▸ **TASK PROMPT**: For each line of the data below that contains "with", return that line.

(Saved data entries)
-=-=-=-=-

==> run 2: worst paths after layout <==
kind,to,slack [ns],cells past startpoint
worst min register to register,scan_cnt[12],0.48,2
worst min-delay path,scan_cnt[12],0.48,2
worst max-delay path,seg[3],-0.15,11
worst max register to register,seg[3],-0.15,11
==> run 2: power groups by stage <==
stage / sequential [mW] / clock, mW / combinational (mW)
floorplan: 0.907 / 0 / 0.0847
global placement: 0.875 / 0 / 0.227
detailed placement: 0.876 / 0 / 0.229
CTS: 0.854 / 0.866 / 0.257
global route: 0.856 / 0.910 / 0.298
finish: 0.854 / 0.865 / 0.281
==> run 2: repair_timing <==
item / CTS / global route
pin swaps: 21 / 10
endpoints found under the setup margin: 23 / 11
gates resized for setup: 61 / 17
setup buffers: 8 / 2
===== src/rtl/_or16_accum_pkg.sv =====
// _or16_accum_pkg: state encoding and default sizing for the OR accumulator
package _or16_accum_pkg;
  typedef enum logic {ACCUM = 1'b0, HOLD = 1'b1} state_e;
  localparam int WINDOW_DEF = 4;
  localparam int CNT_W_DEF = 8;
endpackage


===== src/rtl/_or16_accum_if.sv =====
// _or16_accum_if: input stream, flush and result handshake of the OR accumulator
interface _or16_accum_if #(
  parameter int CNT_W = 8
);
  logic in_valid;
  logic in_ready;
  logic [15:0] in_data;
  logic flush;
  logic out_valid;
  logic out_ready;
  logic [15:0] out_data;
  logic [CNT_W-1:0] out_count;
  logic out_any;
  modport master (
    output in_valid, in_data, flush, out_ready,
    input in_ready, out_valid, out_data, out_count, out_any
  );
  modport slave (
    input in_valid, in_data, flush, out_ready,
    output in_ready, out_valid, out_data, out_count, out_any
  );
endinterface


===== src/rtl/_or16_accum_or16.sv =====
// _or16: 16-bit bit-wise OR combining element
module _or16 (
  input logic [15:0] a_i,
  input logic [15:0] b_i,
  output logic [15:0] y_o
);
  assign y_o = a_i | b_i;
endmodule


===== src/rtl/_or16_accum.sv =====
// _or16_accum: sticky OR over a window of accepted beats, one result per window.
// Define OR16_ACCUM_OVERLAP_EN to accept a new beat on the result handshake cycle.
module _or16_accum
  import _or16_accum_pkg::*;
#(
  parameter int WINDOW = WINDOW_DEF,
  parameter int CNT_W = CNT_W_DEF
) (
  input logic clk,
  input logic reset,
  _or16_accum_if.slave bus
);
  state_e state_q, state_d;
  logic [15:0] acc_q, acc_d, merged, out_data_q, out_data_d;
  logic [CNT_W-1:0] cnt_q, cnt_d, cnt_inc, out_count_q, out_count_d;
  logic hold_ready, accept, close_beat;
`ifdef OR16_ACCUM_OVERLAP_EN
  assign hold_ready = bus.out_ready;
`else
  assign hold_ready = 1'b0;
`endif
  assign bus.in_ready = !reset && (state_q == ACCUM || hold_ready);
  assign accept = bus.in_valid && bus.in_ready;
  assign cnt_inc = cnt_q + CNT_W'(1);
  assign close_beat = cnt_inc == CNT_W'(WINDOW) || bus.flush;
  // acc/cnt are cleared when a window closes, so in HOLD they already seed a fresh window
  _or16 u_or (.a_i(acc_q), .b_i(bus.in_data), .y_o(merged));
  assign bus.out_valid = state_q == HOLD;
  assign bus.out_data = out_data_q;
  assign bus.out_count = out_count_q;
  assign bus.out_any = |out_data_q;
  always_comb begin
    state_d = (state_q == HOLD && bus.out_ready) ? ACCUM : state_q;
    acc_d = acc_q;
    cnt_d = cnt_q;
    out_data_d = out_data_q;
    out_count_d = out_count_q;
    if (accept && close_beat) begin
      state_d = HOLD;
      acc_d = '0;
      cnt_d = '0;
      out_data_d = merged;
      out_count_d = cnt_inc;
    end else if (accept) begin
      acc_d = merged;
      cnt_d = cnt_inc;
    end else if (state_q == ACCUM && bus.flush && cnt_q != '0) begin
      state_d = HOLD;
      acc_d = '0;
      cnt_d = '0;
      out_data_d = acc_q;
      out_count_d = cnt_q;
    end
  end
  always_ff @(posedge clk) begin
    if (reset) begin
      state_q <= ACCUM;
      acc_q <= '0;
      cnt_q <= '0;
      out_data_q <= '0;
      out_count_q <= '0;
    end else begin
      state_q <= state_d;
      acc_q <= acc_d;
      cnt_q <= cnt_d;
      out_data_q <= out_data_d;
      out_count_q <= out_count_d;
    end
  end
endmodule


===== src/flat_wrapper.sv =====
// flat-port wrapper written by rule: the top's interface ports become plain ports
module _or16_accum_flat import _or16_accum_pkg::*;
#(
  parameter int WINDOW = WINDOW_DEF,
  parameter int CNT_W = CNT_W_DEF
)
  (clk, reset, bus_in_valid, bus_in_data, bus_flush, bus_out_ready, bus_in_ready, bus_out_valid, bus_out_data, bus_out_count, bus_out_any);
  _or16_accum_if #(.CNT_W(CNT_W)) bus_i ();
  input logic clk;
  input logic reset;
  input wire logic [$bits(bus_i.in_valid)-1:0] bus_in_valid;
  input wire logic [$bits(bus_i.in_data)-1:0] bus_in_data;
  input wire logic [$bits(bus_i.flush)-1:0] bus_flush;
  input wire logic [$bits(bus_i.out_ready)-1:0] bus_out_ready;
  output wire logic [$bits(bus_i.in_ready)-1:0] bus_in_ready;
  output wire logic [$bits(bus_i.out_valid)-1:0] bus_out_valid;
  output wire logic [$bits(bus_i.out_data)-1:0] bus_out_data;
  output wire logic [$bits(bus_i.out_count)-1:0] bus_out_count;
  output wire logic [$bits(bus_i.out_any)-1:0] bus_out_any;
  assign bus_i.in_valid = bus_in_valid;
  assign bus_i.in_data = bus_in_data;
  assign bus_i.flush = bus_flush;
  assign bus_i.out_ready = bus_out_ready;
  assign bus_in_ready = bus_i.in_ready;
  assign bus_out_valid = bus_i.out_valid;
  assign bus_out_data = bus_i.out_data;
  assign bus_out_count = bus_i.out_count;
  assign bus_out_any = bus_i.out_any;
  _or16_accum #(.WINDOW(WINDOW), .CNT_W(CNT_W)) u_core (.clk(clk), .reset(reset), .bus(bus_i));
endmodule

===== config.mk =====
export PLATFORM = sky130hd
export DESIGN_NAME = _or16_accum_flat
export DESIGN_NICKNAME = d
export VERILOG_FILES = /design/src/rtl/_or16_accum_pkg.sv /design/src/rtl/_or16_accum_if.sv /design/src/rtl/_or16_accum_or16.sv /design/src/rtl/_or16_accum.sv /design/src/flat_wrapper.sv
export SDC_FILE = /design/constraint.sdc
export NUM_CORES = 1
export LEC_CHECK = 0
export ABC_AREA = 1
export BUFFER_PORTS_ARGS = -buffer_cell sky130_fd_sc_hd__buf_2
export CAP_MARGIN = 30
export CORE_ASPECT_RATIO = 0.7
export CORE_UTILIZATION = 55
export CTS_CLUSTER_DIAMETER = 150
export DETAILED_ROUTE_END_ITERATION = 16
export PLACE_DENSITY = 0.89
export SETUP_SLACK_MARGIN = 0.15
export SLEW_MARGIN = 20
export SYNTH_ARGS = -nofsm -noshare
export SYNTH_HDL_FRONTEND = slang
export SYNTH_SLANG_ARGS = --single-unit
export TNS_END_PERCENT = 10

===== constraint.sdc =====
create_clock -name clk -period 4.2 [get_ports clk]
set_input_delay 0.21 -clock clk [delete_from_list [all_inputs] [get_ports clk]]
set_output_delay 0.21 -clock clk [all_outputs]
set_load 0.03 [all_outputs]

==> flow_summary.ini <==
[status]
status = completed

[final_layout]
syn2layout_area_growth_pct = 13.3
fillers = 370
diodes = 0
num-nets-final = 433
fin_area_um2 = 2760
layout-drive-gt1-share_pct = 17.5

[detailed_routing]
wl_um = 5390
drc_errors = 0
ant_nets = 0
drt-initial-drc-count = 166
vias_per_cell = 5.02
num_vias = 2322
wire_per_inst_um = 11.6
drtPass1Iterations = 4

[clock_tree]
clk_pin_slew_ns = 0.09
cts.sinks = 49
cts_tree = yes
htree_levels = 2
cts_resized = 0
postCtsSetupBuffers = 0
clockBufferDepth = 2
clockRootBuffer = clkbuf_8
hold_buffers = 0
cts_made_buffers = 5
insertion_delay_ns = 0.29

[global_routing]
grt_pass1_vias = 1990
grt_pass1_wl_um = 8950
antenna_found_initial = 0
grt_usage_pct = 24.8
grt_max_degree = 43
grt_overflow = 0

[synthesis]
synth_top_area_cell = dfxtp_1
synth_seq_cells = 49
yosysTopAreaCellShare_pct = 40.2
yosysWarnings = 0
synth_nets = 393
synth_area_leaders = dfxtp_1 (40%), nand2_1 (21%), nor2_1 (9.7%), nand3_1 (4.7%), inv_1 (4.0%)
syn_area_um2 = 2440
syn_area_per_cell_um2 = 6.59
ys_seq_area_share_pct = 40.2
netlist_instances = 370
synth.distinct_cells = 27

[pwr]
power.density_nw_per_um2 = 374
p_leak_nw = 1.34
ir_drop_v = 0.000241

[sta]
clock-skew-final_ns = 0.00352
tns_ns = 0
rsz0062_at_grt = false
maxSlewHeadroom_pct = 57.9
finalSetupViolCount = 0
post-route-period-util_pct = 57.0
fmax_mhz = 418
finalCriticalPeriod_ns = 2.39
maxSlewViolCount = 0
tightest_slew_ns = 0.630
hold_viol_final = 0

[worst_hold_path]
hold_start = reset
hp-class = in2reg

[floorplan]
start_util_pct = 59.6
ios = 48
core_area_um2 = 4090
fp-row-count = 19
fp.dieW_um = 81.6
design.die.area_um2 = 4710
fp.dieH_um = 57.7

[setup_path]
required_ns = 4.39
cp_max_fo = 42
crit_start = u_core.cnt_q[0]$_SDFFE_PP0P_
crit-reg2reg-launch = u_core.cnt_q[0]$_SDFFE_PP0P_
cp-end-kind = flop
critPathKind = reg2reg
worstSetupStartpointType = flop
critPathArrivalTime_ns = 2.58

[placed_design]
dp_hpwl_um = 3870
port_buffers = 47
placed_area_um2 = 2650
gp_congestion = 0.952

[job]
maxCapViolations = 0
## per-stage QoR
stage                     hold WS [ns]  power (mW)  util (%)  worst slack, ns  cells
final                            0.106        1.03      67.6             1.81    463
after detailed placement         0.419       0.700      64.7             1.85    455
after global routing             0.105        1.08      67.6             1.57    463
after global placement           0.414       0.695      64.7             1.90    455
after CTS                        0.102        1.04      67.6             1.82    463
after floorplan                  0.272       0.655         -             2.16    370
## final cells by class
type | count | area [um2] | area share [%]
clock buffers | 7 | 86.3 | 3.12
clock inverters | 1 | 30.0 | 1.09
inverters | 31 | 116 | 4.21
multi-input cells | 276 | 1250 | 45.2
flip-flops and latches | 49 | 981 | 35.5
well taps | 52 | 65.1 | 2.35
repair buffers | 47 | 235 | 8.51
## where the power goes
| group | internal [mW] | leakage [nW] | switching [mW] | total, mW |
|---|---|---|---|---|
| combinational | 0.0592 | 0.884 | 0.127 | 0.187 |
| sequential | 0.489 | 0.399 | 0.0156 | 0.504 |
| clock | 0.194 | 0.0585 | 0.148 | 0.342 |
| total | 0.742 | 1.34 | 0.291 | 1.03 |
## cell usage after synthesis, drive strengths merged
library cell / count
ha: 2
dfxtp: 49
nand3b: 5
inv: 31
o21ai: 3
nor2: 66
a21oi: 19
nand2: 143
clkbuf: 4
nand3: 25
and2: 4
nor4: 4
xor2: 2
buf: 10
nand4: 3
## registers in the layout, indices dropped and copies added, names as in the netlist
register / cells
u_core.acc_q: 16
u_core.bus.out_count: 8
u_core.bus.out_data: 16
u_core.bus.out_valid: 1
u_core.cnt_q: 8
## cells by family after synthesis
kind of cell               count (synthesis)  share of synthesized area [%]
and+or+nand+nor                          250                           44.8
xor gates and xnor gates                   2                          0.718
adders and majority gates                  2                           1.03
buffers and inverters                     45                           8.52
AOI/OAI and AO/OA                         22                           4.67
DFF                                       49                           40.2
## path summary, 6_finish.rpt
kind | cells after the start | to | slack, ns
max reg2reg | 12 | u_core.bus.out_data[8]$_SDFFE_PP0P_ | 1.81
min reg2reg | 2 | u_core.bus.out_count[4]$_SDFFE_PP0P_ | 0.45
min | 2 | u_core.bus.out_valid$_SDFF_PP0_ | 0.11
max | 12 | u_core.bus.out_data[8]$_SDFFE_PP0P_ | 1.81
## layout by cell type (no fill, tap or decap), types with 5 or more instances in the layout
master,instances
clkbuf_8,6
dfxtp_1,49
nand2_1,136
nand3_1,23
buf_2,47
inv_1,26
nand3b_1,5
a21oi_1,18
inv_2,5
nor2_1,63
## worst max-delay path, stage by stage (launching register included)
cell and delay, ns:
dfxtp_1 0.45, ha_1 0.28, nand3_2 0.12, o21ai_1 0.14
nand2_1 0.11, nor2_1 0.20, nand2_4 0.18, nand2_8 0.14
nand2_8 0.09, nand2_4 0.33, nand2_1 0.11, nand2_1 0.08
nor2_1 0.05
## metal layers
layer  routed length, um  GRT usage (%)  vias up
met4                  19           5.26        0
met2                2200           37.5       80
met3                 450           5.20        2
met1                2720           36.4     1016
met5                   0              0        -
li1                    -              -     1224
No activity file was read; power rests on OpenSTA's default activity.
**config.mk**
```make
export PLATFORM = sky130hd
export DESIGN_NAME = rv32i_mem_arbiter
export DESIGN_NICKNAME = d
export VERILOG_FILES = /design/src/rtl/RV32i_pkg.sv /design/src/rtl/rv32i_mem_arbiter.sv
export SDC_FILE = /design/constraint.sdc
export NUM_CORES = 1
export LEC_CHECK = 0
export ABC_AREA = 1
export BUFFER_PORTS_ARGS = -buffer_cell sky130_fd_sc_hd__buf_2
export CORE_ASPECT_RATIO = 0.5
export CORE_MARGIN = 2
export CORE_UTILIZATION = 40
export CTS_BUF_LIST = sky130_fd_sc_hd__clkbuf_4 sky130_fd_sc_hd__clkbuf_8
export DETAILED_ROUTE_END_ITERATION = 7
export PLACE_DENSITY = 0.77
export SYNTH_ARGS = -nofsm -noshare
export SYNTH_HDL_FRONTEND = slang
export SYNTH_SLANG_ARGS = --single-unit
```
**constraint.sdc**
```tcl
create_clock -name clk_i -period 3.05 [get_ports clk_i]
set_input_delay 0.1525 -clock clk_i [delete_from_list [all_inputs] [get_ports clk_i]]
set_output_delay 0.1525 -clock clk_i [all_outputs]
set_load 0.1 [all_outputs]
```
**src/rtl/RV32i_pkg.sv**
```systemverilog
// Shared types for the RV32I instruction/data memory arbiter.
package RV32i_pkg;

    localparam int unsigned XLEN = 32;
    localparam int unsigned BE_W = 4;

    typedef enum logic [1:0] {
        IDLE = 2'd0,
        REQ  = 2'd1,
        RESP = 2'd2
    } arb_state_t;

    typedef enum logic {
        OWN_FETCH = 1'b0,
        OWN_DATA  = 1'b1
    } arb_owner_t;

    // Transaction captured in IDLE and held until completion
    typedef struct packed {
        arb_owner_t        owner;
        logic              we;
        logic [XLEN-1:0]   addr;
        logic [XLEN-1:0]   wdata;
        logic [BE_W-1:0]   be;
    } arb_txn_t;

endpackage

```
**src/rtl/rv32i_mem_arbiter.sv**
```systemverilog
// Shares one memory port between instruction fetch and MEM-stage data accesses.
// Optional macro RV32I_ARB_RR_EN selects round-robin arbitration instead of data-first.
module rv32i_mem_arbiter (
    input  logic        clk_i,
    input  logic        resetn_i,
    input  logic        if_req_i,
    input  logic [31:0] if_addr_i,
    output logic [31:0] if_rdata_o,
    output logic        if_valid_o,
    output logic        stall_fetch_o,
    input  logic        dmem_re_i,
    input  logic        dmem_we_i,
    input  logic [31:0] dmem_addr_i,
    input  logic [31:0] dmem_wdata_i,
    input  logic [3:0]  dmem_be_i,
    output logic [31:0] dmem_rdata_o,
    output logic        stall_exec_o,
    input  logic        flush_i,
    output logic        mem_req_o,
    output logic        mem_we_o,
    output logic [31:0] mem_addr_o,
    output logic [31:0] mem_wdata_o,
    output logic [3:0]  mem_be_o,
    input  logic        mem_gnt_i,
    input  logic        mem_rvalid_i,
    input  logic [31:0] mem_rdata_i
);
    import RV32i_pkg::*;

    arb_state_t state_q, state_d;
    arb_txn_t   txn_q, txn_d;
    logic       discard_q, discard_d;
    logic       data_pend_c;
    logic       pick_data_c;
    logic       done_c;
    logic       data_done_c;
    logic       fetch_done_c;

    assign data_pend_c = dmem_re_i | dmem_we_i;

`ifdef RV32I_ARB_RR_EN
    arb_owner_t last_q, last_d;
    // On a tie the owner of the previous grant yields
    assign pick_data_c = data_pend_c & (~if_req_i | (last_q == OWN_FETCH));
`else
    assign pick_data_c = data_pend_c;
`endif

    // Next-state and latch-field logic
    always_comb begin
        state_d   = state_q;
        txn_d     = txn_q;
        discard_d = discard_q;
        done_c    = 1'b0;
`ifdef RV32I_ARB_RR_EN
        last_d    = last_q;
`endif
        case (state_q)
            IDLE: begin
                if (data_pend_c || if_req_i) begin
                    state_d = REQ;
                    if (pick_data_c) begin
                        txn_d = '{owner: OWN_DATA, we: dmem_we_i, addr: dmem_addr_i,
                                  wdata: dmem_wdata_i, be: dmem_be_i};
                    end else begin
                        txn_d = '{owner: OWN_FETCH, we: 1'b0, addr: if_addr_i,
                                  wdata: '0, be: 4'hF};
                    end
`ifdef RV32I_ARB_RR_EN
                    last_d = pick_data_c ? OWN_DATA : OWN_FETCH;
`endif
                end
            end
            REQ: begin
                if (mem_gnt_i) begin
                    if (txn_q.we) begin
                        done_c  = 1'b1;
                        state_d = IDLE;
                    end else begin
                        state_d = RESP;
                    end
                end
            end
            RESP: begin
                if (mem_rvalid_i) begin
                    done_c  = 1'b1;
                    state_d = IDLE;
                end
            end
            default: state_d = IDLE;
        endcase

        // A fetch made obsolete by a taken branch still drains on the bus
        if (state_q != IDLE && txn_q.owner == OWN_FETCH && flush_i) begin
            discard_d = 1'b1;
        end
        if (done_c) begin
            discard_d = 1'b0;
        end
    end

    always_ff @(posedge clk_i or negedge resetn_i) begin
        if (!resetn_i) begin
            state_q <= IDLE;
        end else begin
            state_q <= state_d;
        end
    end

    always_ff @(posedge clk_i or negedge resetn_i) begin
        if (!resetn_i) begin
            txn_q     <= '0;
            discard_q <= 1'b0;
`ifdef RV32I_ARB_RR_EN
            last_q    <= OWN_FETCH;
`endif
        end else begin
            txn_q     <= txn_d;
            discard_q <= discard_d;
`ifdef RV32I_ARB_RR_EN
            last_q    <= last_d;
`endif
        end
    end

    assign data_done_c  = done_c & (txn_q.owner == OWN_DATA);
    assign fetch_done_c = done_c & (txn_q.owner == OWN_FETCH);

    assign mem_req_o    = (state_q == REQ);
    assign mem_we_o     = txn_q.we;
    assign mem_addr_o   = txn_q.addr;
    assign mem_wdata_o  = txn_q.wdata;
    assign mem_be_o     = txn_q.be;

    assign if_valid_o    = fetch_done_c & ~discard_q & ~flush_i;
    assign if_rdata_o    = if_valid_o ? mem_rdata_i : '0;
    assign dmem_rdata_o  = (data_done_c && !txn_q.we) ? mem_rdata_i : '0;
    assign stall_exec_o  = data_pend_c & ~data_done_c;
    assign stall_fetch_o = if_req_i & ~if_valid_o;

endmodule

```
==> results by group <==
Timing
  – Endpoints failing setup: 0
  – Worst Skew: 0.00684 ns
  – RSZ-0062 raised after global routing: no
  – Final Hold Vio Count: 0
  – Fin crit period: 2.57 ns
  – Worst Tran Pin Value: 0.958 ns
  – Hold WS: 0.0211 ns
  – FMAX: 390 MHz
  – Pins over their slew limit: 0
  – Slew headroom: 36.1%
  – Final Cycle Share: 84.2%

Cells and area
  – Layout cells sized above 1: 37.3%
  – FF+latch area: 1830 sq um
  – Inserted Diodes: 0
  – Multi-input logic area: 1590 sq um
  – Final net count: 989
  – Fin cells: 990
  – Area delta synth->final: 44.4%
  – Number of fill cells: 925

Global route
  – Largest net degree at the start of global routing: 45
  – Global Route Usage Sum: 21.9%
  – First-pass GRT wire length: 19900 um
  – Antenna violations before repair: 0
  – Vias in the first global route: 4260
  – Gr ovfl total: 0

Logic synthesis
  – Compound-Gate Fraction of Synth Area: 0.238%
  – Post-synthesis simple-gate area fraction: 35.9%
  – Post-synth EDFFs: 0
  – Largest family of logic cells by synthesized area: simple AND/OR/NAND/NOR gates
  – Post-synthesis mux area share: 0%
  – Yosys cell types: 18
  – Seq/Total Area, Yosys: 43.4%
  – Post-Syn Nets: 756
  – Synth top cells by count: nand2_1, nor2_1, buf_4, dfrtp_1, inv_1
  – Most common cell in the netlist: nand2_1
  – Number of synthesized register bits: 73
  – Dominant synthesized flop cell: dfrtp_1
  – Synth warnings: 0
  – Post-synthesis cell count: 613
  – Synth Area in Adders: 0.892%
  – Mapped Area: 4210 sq um
  – Avg Cell Area, Syn: 6.86 sq um
  – Yosys top cell area share: 43.4%
  – Synthesized-area fraction occupied by xor and xnor cells: 0%
  – Fraction of registers with async set/reset: 100%
  – Synth area leader: dfrtp_1
  – Top post-synthesis cells by area: dfrtp_1, nand2_1, buf_4

Worst setup path
  – Crit path DAT: 2.41 ns
  – Critical path peak fanout: 24
  – Critical path capture point type: output pin
  – Reg2reg setup slack: 1.13 ns
  – CP Launch Type: register
  – Critical path class: reg -> out
  – Req. time, crit path: 2.90 ns

Floorplanning
  – Core area: 10200 sq um
  – Die W: 149 um
  – I/O pin cnt: 277
  – Die Footprint: 11400 sq um
  – Num rows: 26
  – Die Y: 76.5 um
  – Initial core utilization: 41.2%

Place
  – Hpwl dp: 9210 um
  – Placer congestion estimate: 0.852
  – Placed insts: 945
  – Port Buf Inserts: 276

Clock network
  – CTS tree: built
  – Root Buffer: clkbuf_8
  – Resized Gates After CTS: 0
  – H-tree Lvls: 3
  – Worst-Skew Late Latency: 0.34 ns
  – CTS max path bufs: 2
  – CTS buffer count: 9
  – Clock Pin Slew Worst Setup and Hold Paths: 0.07 ns
  – Clk sink count: 73

Run
  – Max cap viols: 0

Detailed routing
  – DRT iter0 DRCs: 199
  – Vias: 4305
  – Via density: 4.35
  – Drt total wl: 12300 um
  – Drt drc: 0
  – DR pass1 iterations: 4
  – Wire per inst: 12.4 um
  – Routed Antenna Nets: 0

Status
  – Status: completed

Hold path
  – Class of the worst hold path: in -> reg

-=-=-=-=-

▸ **ANSWER AREA**:
## layout by cell type (no fill, tap or decap), types with 5 or more instances in the layout
  – Fraction of registers with async set/reset: 100%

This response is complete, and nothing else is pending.